What you have to do => Copy each line below containing "length".

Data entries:
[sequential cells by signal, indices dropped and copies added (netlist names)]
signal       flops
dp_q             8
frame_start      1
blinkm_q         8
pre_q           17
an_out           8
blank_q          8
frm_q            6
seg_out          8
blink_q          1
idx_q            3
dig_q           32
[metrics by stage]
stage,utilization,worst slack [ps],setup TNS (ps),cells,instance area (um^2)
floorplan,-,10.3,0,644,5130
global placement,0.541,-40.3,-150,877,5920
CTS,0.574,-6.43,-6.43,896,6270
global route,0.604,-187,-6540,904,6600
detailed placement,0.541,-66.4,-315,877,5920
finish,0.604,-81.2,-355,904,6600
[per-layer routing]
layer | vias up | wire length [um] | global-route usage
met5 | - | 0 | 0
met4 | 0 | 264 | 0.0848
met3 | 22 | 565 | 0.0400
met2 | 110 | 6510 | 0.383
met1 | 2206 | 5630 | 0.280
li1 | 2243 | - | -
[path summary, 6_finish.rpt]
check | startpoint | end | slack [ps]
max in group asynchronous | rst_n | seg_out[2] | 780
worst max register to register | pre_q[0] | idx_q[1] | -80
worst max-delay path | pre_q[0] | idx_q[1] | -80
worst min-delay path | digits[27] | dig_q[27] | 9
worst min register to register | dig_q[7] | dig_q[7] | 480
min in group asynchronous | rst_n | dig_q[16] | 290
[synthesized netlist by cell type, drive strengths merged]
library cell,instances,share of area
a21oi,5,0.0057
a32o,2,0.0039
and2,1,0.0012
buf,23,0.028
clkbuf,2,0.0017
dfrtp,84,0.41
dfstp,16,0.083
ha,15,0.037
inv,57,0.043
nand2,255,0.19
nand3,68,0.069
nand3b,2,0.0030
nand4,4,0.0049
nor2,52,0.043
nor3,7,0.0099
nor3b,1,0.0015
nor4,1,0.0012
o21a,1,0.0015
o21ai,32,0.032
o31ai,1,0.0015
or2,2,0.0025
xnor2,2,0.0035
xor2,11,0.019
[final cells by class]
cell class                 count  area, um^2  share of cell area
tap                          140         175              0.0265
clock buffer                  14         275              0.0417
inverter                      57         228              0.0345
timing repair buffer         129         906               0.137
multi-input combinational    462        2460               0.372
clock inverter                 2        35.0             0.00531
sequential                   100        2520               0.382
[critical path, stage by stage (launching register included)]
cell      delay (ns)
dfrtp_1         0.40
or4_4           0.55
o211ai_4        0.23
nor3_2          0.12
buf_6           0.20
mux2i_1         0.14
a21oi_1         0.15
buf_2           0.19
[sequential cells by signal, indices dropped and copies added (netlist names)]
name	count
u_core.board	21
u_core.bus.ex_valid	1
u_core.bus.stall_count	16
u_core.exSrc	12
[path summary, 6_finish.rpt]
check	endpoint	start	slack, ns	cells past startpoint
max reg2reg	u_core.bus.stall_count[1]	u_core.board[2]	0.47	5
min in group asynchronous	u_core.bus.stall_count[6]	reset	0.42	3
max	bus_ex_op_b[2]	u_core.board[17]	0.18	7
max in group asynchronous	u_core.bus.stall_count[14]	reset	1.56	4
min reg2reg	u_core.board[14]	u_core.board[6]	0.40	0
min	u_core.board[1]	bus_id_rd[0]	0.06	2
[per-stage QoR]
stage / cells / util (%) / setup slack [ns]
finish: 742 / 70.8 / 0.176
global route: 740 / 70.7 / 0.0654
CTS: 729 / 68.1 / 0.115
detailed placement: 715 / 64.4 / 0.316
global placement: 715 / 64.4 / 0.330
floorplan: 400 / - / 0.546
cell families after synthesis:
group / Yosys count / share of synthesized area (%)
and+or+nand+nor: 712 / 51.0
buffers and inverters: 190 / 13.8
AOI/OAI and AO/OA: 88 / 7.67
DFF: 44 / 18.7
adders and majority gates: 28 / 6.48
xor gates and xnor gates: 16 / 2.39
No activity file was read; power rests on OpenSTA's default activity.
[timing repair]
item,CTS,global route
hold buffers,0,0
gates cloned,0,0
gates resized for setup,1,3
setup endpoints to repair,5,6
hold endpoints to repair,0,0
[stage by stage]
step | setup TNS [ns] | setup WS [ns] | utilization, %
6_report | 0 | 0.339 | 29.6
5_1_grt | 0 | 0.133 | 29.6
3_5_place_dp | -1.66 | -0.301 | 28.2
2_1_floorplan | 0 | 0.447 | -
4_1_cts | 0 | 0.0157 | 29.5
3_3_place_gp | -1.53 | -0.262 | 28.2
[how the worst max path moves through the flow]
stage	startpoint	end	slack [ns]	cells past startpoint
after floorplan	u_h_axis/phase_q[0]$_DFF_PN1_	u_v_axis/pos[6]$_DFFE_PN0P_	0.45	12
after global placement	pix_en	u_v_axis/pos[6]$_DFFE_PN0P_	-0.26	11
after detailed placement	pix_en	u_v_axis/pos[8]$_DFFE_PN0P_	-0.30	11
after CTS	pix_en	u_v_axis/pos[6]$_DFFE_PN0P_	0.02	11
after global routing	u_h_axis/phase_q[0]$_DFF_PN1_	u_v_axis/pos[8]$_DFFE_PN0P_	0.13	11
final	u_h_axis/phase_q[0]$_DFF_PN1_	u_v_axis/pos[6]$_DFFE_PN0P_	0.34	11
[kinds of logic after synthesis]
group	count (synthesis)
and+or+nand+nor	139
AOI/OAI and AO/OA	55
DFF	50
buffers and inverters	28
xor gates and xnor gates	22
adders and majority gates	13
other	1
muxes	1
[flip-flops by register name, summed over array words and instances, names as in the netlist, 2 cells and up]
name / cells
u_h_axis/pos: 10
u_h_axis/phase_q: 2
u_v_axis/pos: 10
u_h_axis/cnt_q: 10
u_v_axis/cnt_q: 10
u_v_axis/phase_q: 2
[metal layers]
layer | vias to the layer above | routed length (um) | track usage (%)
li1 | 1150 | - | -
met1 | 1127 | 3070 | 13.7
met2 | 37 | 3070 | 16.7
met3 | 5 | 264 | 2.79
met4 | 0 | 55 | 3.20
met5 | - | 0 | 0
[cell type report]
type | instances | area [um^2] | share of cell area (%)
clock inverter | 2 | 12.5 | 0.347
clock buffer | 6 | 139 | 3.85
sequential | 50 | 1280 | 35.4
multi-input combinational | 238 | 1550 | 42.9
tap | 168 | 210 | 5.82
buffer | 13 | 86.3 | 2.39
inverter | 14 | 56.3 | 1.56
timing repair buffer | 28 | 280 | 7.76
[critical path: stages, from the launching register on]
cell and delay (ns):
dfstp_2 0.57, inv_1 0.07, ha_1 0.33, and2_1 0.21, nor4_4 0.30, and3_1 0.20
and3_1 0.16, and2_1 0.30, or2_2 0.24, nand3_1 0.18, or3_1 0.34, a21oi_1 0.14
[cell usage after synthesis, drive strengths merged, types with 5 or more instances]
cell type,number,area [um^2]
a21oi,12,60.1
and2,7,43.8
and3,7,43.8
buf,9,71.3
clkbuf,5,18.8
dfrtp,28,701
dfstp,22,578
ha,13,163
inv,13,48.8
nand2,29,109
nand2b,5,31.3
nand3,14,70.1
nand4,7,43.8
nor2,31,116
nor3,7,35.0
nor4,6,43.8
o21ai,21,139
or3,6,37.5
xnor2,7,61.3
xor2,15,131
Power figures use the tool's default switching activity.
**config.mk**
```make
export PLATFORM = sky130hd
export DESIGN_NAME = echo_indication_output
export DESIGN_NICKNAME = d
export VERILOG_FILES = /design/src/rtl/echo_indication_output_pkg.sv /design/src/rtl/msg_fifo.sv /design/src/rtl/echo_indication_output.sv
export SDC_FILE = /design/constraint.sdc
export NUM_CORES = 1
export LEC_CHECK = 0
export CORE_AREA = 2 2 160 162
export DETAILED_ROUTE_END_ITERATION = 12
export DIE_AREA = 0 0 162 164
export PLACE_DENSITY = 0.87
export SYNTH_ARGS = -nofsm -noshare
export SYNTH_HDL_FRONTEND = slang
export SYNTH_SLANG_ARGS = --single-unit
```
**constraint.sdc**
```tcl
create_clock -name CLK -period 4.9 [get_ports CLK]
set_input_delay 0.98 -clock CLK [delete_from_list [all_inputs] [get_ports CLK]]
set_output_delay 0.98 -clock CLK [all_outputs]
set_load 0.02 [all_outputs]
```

Task result =>
layer | vias up | wire length [um] | global-route usage
layer | vias to the layer above | routed length (um) | track usage (%)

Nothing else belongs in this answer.